*** Given data ***

[src/rtl/bist_tpg_ctrl.sv]
// bist_tpg_ctrl
//   BIST pattern generator and controller placed in front of a 3-bit
//   NOR-based MISR. It runs a 3-bit maximal-length LFSR into the CUT and
//   routes the CUT response onto the MISR e inputs. The MISR has no reset,
//   so the controller holds e=111 outside RUN, which parks the MISR at 000.
//   After N_PATTERNS patterns it compares the MISR signature against
//   GOLDEN_SIG and reports done/pass.
//
// Ports
//   CLK       in   1  clock, rising edge
//   RST_N     in   1  asynchronous active-low reset
//   start     in   1  run request, honoured in IDLE or DONE only
//   tpg_pat   out  3  registered LFSR pattern to the CUT
//   cut_resp  in   3  CUT response (combinational from tpg_pat)
//   misr_e    out  3  {e2,e1,e0} to the MISR
//   misr_h    in   3  {h2,h1,h0} from the MISR
//   busy      out  1  high in INIT, RUN, CHECK
//   done      out  1  registered, high in DONE
//   pass      out  1  registered compare result, valid while done=1
module bist_tpg_ctrl #(
    parameter int unsigned N_PATTERNS = 7,
    parameter logic [2:0]  LFSR_SEED  = 3'b001,
    parameter logic [2:0]  GOLDEN_SIG = 3'b110
) (
    input  logic       CLK,
    input  logic       RST_N,
    input  logic       start,
    output logic [2:0] tpg_pat,
    input  logic [2:0] cut_resp,
    output logic [2:0] misr_e,
    input  logic [2:0] misr_h,
    output logic       busy,
    output logic       done,
    output logic       pass
);

    typedef enum logic [2:0] {
        S_IDLE  = 3'd0,
        S_INIT  = 3'd1,
        S_RUN   = 3'd2,
        S_CHECK = 3'd3,
        S_DONE  = 3'd4
    } state_t;

    localparam logic [7:0] LP_LAST = 8'(N_PATTERNS - 1);

    state_t     r_state;
    state_t     w_state_nxt;
    logic [2:0] r_lfsr;
    logic [7:0] r_cnt;
    logic       r_done;
    logic       r_pass;

    logic       w_load_seed;
    logic       w_advance;
    logic       w_clr_cnt;
    logic       w_capture;
    logic       w_clr_result;

    // State register
    always_ff @(posedge CLK or negedge RST_N) begin
        if (!RST_N) begin
            r_state <= S_IDLE;
        end else begin
            r_state <= w_state_nxt;
        end
    end

    // Next state, datapath controls and MISR input mux
    always_comb begin
        w_state_nxt  = r_state;
        w_load_seed  = 1'b0;
        w_advance    = 1'b0;
        w_clr_cnt    = 1'b0;
        w_capture    = 1'b0;
        w_clr_result = 1'b0;
        misr_e       = 3'b111;
        busy         = 1'b0;

        unique case (r_state)
            S_IDLE: begin
                if (start) begin
                    w_state_nxt = S_INIT;
                    w_load_seed = 1'b1;
                end
            end
            S_INIT: begin
                busy        = 1'b1;
                w_clr_cnt   = 1'b1;
                w_state_nxt = S_RUN;
            end
            S_RUN: begin
                busy      = 1'b1;
                misr_e    = cut_resp;
                w_advance = 1'b1;
                if (r_cnt == LP_LAST) begin
                    w_state_nxt = S_CHECK;
                end
            end
            S_CHECK: begin
                // The MISR clears on the same edge; misr_h still shows the
                // final signature before that edge.
                busy        = 1'b1;
                w_capture   = 1'b1;
                w_state_nxt = S_DONE;
            end
            S_DONE: begin
                if (start) begin
                    w_state_nxt  = S_INIT;
                    w_load_seed  = 1'b1;
                    w_clr_result = 1'b1;
                end
            end
            default: begin
                w_state_nxt = S_IDLE;
            end
        endcase
    end

    // LFSR, pattern counter and result flags
    always_ff @(posedge CLK or negedge RST_N) begin
        if (!RST_N) begin
            r_lfsr <= LFSR_SEED;
            r_cnt  <= '0;
            r_done <= 1'b0;
            r_pass <= 1'b0;
        end else begin
            if (w_load_seed) begin
                r_lfsr <= LFSR_SEED;
            end else if (w_advance) begin
                r_lfsr <= {r_lfsr[1:0], r_lfsr[2] ^ r_lfsr[1]};
            end

            if (w_clr_cnt) begin
                r_cnt <= '0;
            end else if (w_advance) begin
                r_cnt <= r_cnt + 8'd1;
            end

            if (w_capture) begin
                r_done <= 1'b1;
                r_pass <= (misr_h == GOLDEN_SIG);
            end else if (w_clr_result) begin
                r_done <= 1'b0;
                r_pass <= 1'b0;
            end
        end
    end

    assign tpg_pat = r_lfsr;
    assign done    = r_done;
    assign pass    = r_pass;

endmodule

[config.mk]
export PLATFORM = sky130hd
export DESIGN_NAME = bist_tpg_ctrl
export DESIGN_NICKNAME = d
export VERILOG_FILES = /design/src/rtl/bist_tpg_ctrl.sv
export SDC_FILE = /design/constraint.sdc
export NUM_CORES = 1
export LEC_CHECK = 0
export ABC_AREA = 1
export BUFFER_PORTS_ARGS = -buffer_cell sky130_fd_sc_hd__buf_2
export CAP_MARGIN = 10
export CORE_MARGIN = 2
export CORE_UTILIZATION = 42
export DETAILED_ROUTE_END_ITERATION = 8
export GPL_TIMING_DRIVEN = 0
export PLACE_DENSITY_LB_ADDON = 0.08
export REMOVE_ABC_BUFFERS = 1
export SLEW_MARGIN = 20
export SYNTH_ARGS = -nofsm -noshare
export SYNTH_HDL_FRONTEND = slang
export SYNTH_SLANG_ARGS = --single-unit
[constraint.sdc]
create_clock -name CLK -period 2.9 [get_ports CLK]
set_clock_uncertainty 0.2 [all_clocks]
set_input_delay 0.58 -clock CLK [delete_from_list [all_inputs] [get_ports CLK]]
set_output_delay 0.58 -clock CLK [all_outputs]
set_load 0.01 [all_outputs]
=== Word level (Yosys, flattened, before mapping) ===
Index checks and enable logic that the tools add are counted.

* Add/subtract/negate cells: 1
* Equality and inequality tests: 8
* Multiplexer cells: 18
* Bitwise logic cells: 1
* Reductions and logical operators: 7

{| class="wikitable"
|+ Operators with widths
! operator !! number
|-
| two-way mux 8 bit || 2
|-
| two-way mux 3 bit || 5
|-
| case mux 3 bit (4 select lines) || 1
|-
| two-way mux 1 bit || 10
|-
| adder 8 x 1 -> 8 bit, second input constant || 1
|-
| == test 8 x 3 -> 1 bit, second input constant || 1
|-
| == test 3 x 2 -> 1 bit, second input constant || 2
|-
| == test 3 bit, second input constant || 2
|-
| nonzero test 2 bit || 3
|-
| == test 3 x 1 -> 1 bit, second input constant || 1
|-
| zero test 3 bit || 1
|-
| OR reduction 3 bit || 1
|-
| != test 2 x 1 -> 1 bit, second input constant || 1
|-
| != test 2 bit, second input constant || 1
|-
| AND reduction 2 bit || 1
|-
| OR reduction 2 bit || 1
|-
| bitwise XOR 1 bit || 1
|}

* Flip-flop bits (word level): 16
* Input bits: 9
* Output and inout port bits: 9
* Logic and storage cells: 40

=== Depth between registers and ports, before layout ===
* Depth after elaboration: 4
* Gate-level depth with buffers: 7
* Gate-level depth less buffers: 7

=== Worst setup path before layout ===
Ideal clock, no wire load.

* Kind: reg2out
* Start: register r_state[0]
* End: output port misr_e[0]
* Data arrival time: 1.017 ns
* Data required time: 2.120 ns
* Slack: 1.103 ns
* Stages on the path, launching flop included: 5
* Cell sequence: dfrtp_1 -> inv_1 -> nand3_2 -> buf_6 -> or2_2

* Cells in the longest elaborated chain, start to end: 2

{| class="wikitable"
|+ RTL lines
! element !! RTL line !! text
|-
| start: declaration || 47 || <nowiki>state_t r_state;</nowiki>
|-
| start signal: assignment || 65 || <nowiki>r_state <= w_state_nxt;</nowiki>
|-
| == test 3 x 2 -> 1 bit || 80 || <nowiki>unique case (r_state)</nowiki>
|-
| two-way mux 3 bit || 80 ||
|-
| end: declaration || 30 || <nowiki>output logic [2:0] misr_e,</nowiki>
|}

No other way between the ends.

=== Worst setup path after layout ===
* Start: register r_state[2]
* End: output port misr_e[1]

The elaborated chain is that of the path after synthesis.

==> impl_metrics.py <==
metrics = {
    "run_status": {
        "outcome": "finished clean",
    },
    "timing": {
        "finalWorstPathRequiredPeriod_ns": 2.29,
        "hold_viol_final": 0,
        "finalMaxSlewViolations": 0,
        "fmax_mhz": 437,
        "rsz0062_at_grt": "no",
        "setup_viol": 0,
        "whs_ns": 0.278,
        "setup_slack_ns": 0.612,
        "worstMarginPinSlew_ns": 0.364,
        "slew_headroom_pct": 75.7,
        "fin_crit_sh_pct": 78.9,
        "setup-tns-final_ns": 0,
    },
    "power": {
        "power.internal_uw": 476,
        "swShare_pct": 42.7,
        "max-vdd-ir-drop_uv": 499,
        "p_leak_uw": 0.000502,
        "power.density_nw_per_um2": 849,
        "power_uw": 829,
        "pwr-share-clk_pct": 15.2,
        "p_sw_uw": 354,
        "pwr-share-comb_pct": 40.6,
        "power.share.sequential_pct": 44.2,
    },
    "finish": {
        "drive_gt1_share_pct": 21.3,
        "multi_input_area_um2": 368,
        "diodes": 0,
        "seq_area_um2": 402,
        "final_common_cell": "nand2_1",
        "fin_nets": 139,
        "fill_cells": 200,
        "final_cell_mix": "26 x nand2_1, 17 x buf_2, 15 x nor2_1, 15 x dfrtp_1, 13 x inv_1",
        "syn2layout_area_growth_pct": 17.3,
    },
    "placed_design": {
        "place_ws_ns": 0.920,
        "dp_hpwl_um": 1200,
        "io_buffers": 17,
        "gp_congestion": 0.789,
    },
    "floorplan": {
        "core-area_um2": 1920,
        "num_rows": 16,
        "ioPinCount": 18,
        "die_w_um": 48.5,
        "die_h_um": 48.5,
        "start_util_pct": 43.4,
        "die_area_um2": 2360,
    },
    "grt": {
        "track_usage_pct": 14.7,
        "grt_start_max_net_pins": 17,
        "grt_pass1_vias": 630,
        "grt_pass1_wl_um": 2720,
        "grt.overflow.total": 0,
        "antenna_found_initial": 0,
    },
    "setup_path": {
        "crit_path_start_kind": "flip-flop",
        "endpoint_kind": "primary output",
        "worstPathMaxFanout": 13,
        "required_ns": 2.12,
        "crit_arrival_ns": 1.51,
        "path_class": "reg2out",
    },
    "routing": {
        "viasPerCell": 4.60,
        "postRouteAntennaNets": 0,
        "vias": 708,
        "detail_route.first_pass.iterations": 4,
        "routed_wirelength_um": 1570,
        "drt_iter0_markers": 21,
        "drc": 0,
        "wl_per_cell_um": 10.2,
    },
    "synthesis": {
        "synth_mux_area_share_pct": 0,
        "netlist_area_um2": 833,
        "synth_top_area_cell": "dfrtp_1",
        "ys_warn_count": 0,
        "postSynthCellCount": 106,
        "synth_compound_area_share_pct": 4.20,
        "synth-adder-area-share_pct": 3.00,
        "synth_top_family_by_area": "simple AND/OR/NAND/NOR gates",
        "synth_xor_area_share_pct": 2.10,
        "yosysTopAreaCellShare_pct": 45.0,
        "ys_seq_area_share_pct": 48.2,
        "ys_types": 21,
        "ys_ff_latch": 16,
        "synth-simple-area-share_pct": 34.8,
        "synthTopCellsByArea": "dfrtp_1 45%, nand2_1 12%, nor2_1 6.8%",
        "synth_area_per_cell_um2": 7.86,
    },
    "clock_network": {
        "clockBufferDepth": 2,
        "cts-root-buf": "clkbuf_4",
        "numCtsBuffers": 3,
        "clkTransAtPathRegs_ns": 0.09,
        "insertion_delay_ns": 0.29,
        "cts.sinks": 16,
        "h-tree-depth": 1,
        "post_cts_buffers": 0,
        "cts_tree": "done",
        "postCtsResizedCells": 0,
    },
    "flow_run": {
        "cap_violations": 0,
    },
    "worst_hold_path": {
        "hold_class": "reg2reg",
    },
}
[synthesized netlist by cell type]
cell type and count:
nand2_1 26, or2_2 3, inv_1 13, nor3_2 1, inv_2 1, dfstp_2 1
nand3b_1 1, nor2_1 15, xnor2_1 1, nand4_1 2, nor3_1 3, ha_1 2
buf_6 1, nand3_1 11, a21oi_1 1, xor2_1 1, dfrtp_1 15, nor3b_1 1
o21ai_1 1, o21ai_0 5, nand3_2 1
[worst max-delay path, stage by stage, from the launching register on]
cell and delay [ns]:
dfrtp_1 0.45, inv_1 0.11, nand3_2 0.20, or2_2 0.34, buf_2 0.14
[metrics by stage]
stage,utilization (%),instance area (µm²),std cells
after floorplan,-,822,105
after global placement,49.0,941,149
after detailed placement,49.0,941,149
after CTS,50.8,977,154
after global routing,50.8,977,154
final,50.8,977,154
[state kept, by name, indices dropped and copies added, names as in the netlist]
signal	count
done	1
pass	1
r_cnt	8
r_state	3
tpg_pat	3
[what timing repair did]
action,4_1_cts,5_1_grt
setup endpoints to repair,0,0
endpoints found under the hold margin,15,0
hold buffers,1,0
[final timing paths]
check | startpoint | endpoint | slack (ns) | cells after the start
max | r_state[2] | misr_e[1] | 0.61 | 4
min | done | done | 0.28 | 2
max reg2reg | r_state[2] | r_cnt[6] | 1.38 | 7
min reg2reg | done | done | 0.28 | 2
max in group asynchronous | RST_N | tpg_pat[0] | 1.65 | 2
min in group asynchronous | RST_N | r_cnt[4] | 0.52 | 2
[cells by family after synthesis]
logic type / count (synthesis)
compound gates: 7
simple gates: 64
fa+ha+maj: 2
flops: 16
buf+inv: 15
xor+xnor: 2
[power by group through the flow]
stage	Sequential, µW	Clock (µW)	Combinational [µW]
global route	381	141	386
floorplan	373	0	221
CTS	367	133	342
global placement	368	0	337
finish	367	126	336
detailed placement	372	0	340
[area by class of cell]
class                           count  share of cell area (%)
Clock buffer                        4                    2.69
Tap cell                           27                    3.46
Sequential cell                    16                    41.1
Timing Repair Buffer               18                    9.73
Inverter                           14                    5.38
Multi-Input combinational cell     75                    37.6
[layer usage]
metal	global-route usage, %	vias up	share of wire [%]
met5	0	-	0
met4	5.71	0	0
met3	2.78	0	3.4
met2	21.8	11	45
met1	21.2	318	52
li1	-	379	-
Power figures use the tool's default switching activity.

*** End of Given data ***

== To do ==
Up to and including the line with "pattern to the CUT", write out the records above exactly, starting from their first line.

== Output for this exercise ==
[src/rtl/bist_tpg_ctrl.sv]
// bist_tpg_ctrl
//   BIST pattern generator and controller placed in front of a 3-bit
//   NOR-based MISR. It runs a 3-bit maximal-length LFSR into the CUT and
//   routes the CUT response onto the MISR e inputs. The MISR has no reset,
//   so the controller holds e=111 outside RUN, which parks the MISR at 000.
//   After N_PATTERNS patterns it compares the MISR signature against
//   GOLDEN_SIG and reports done/pass.
//
// Ports
//   CLK       in   1  clock, rising edge
//   RST_N     in   1  asynchronous active-low reset
//   start     in   1  run request, honoured in IDLE or DONE only
//   tpg_pat   out  3  registered LFSR pattern to the CUT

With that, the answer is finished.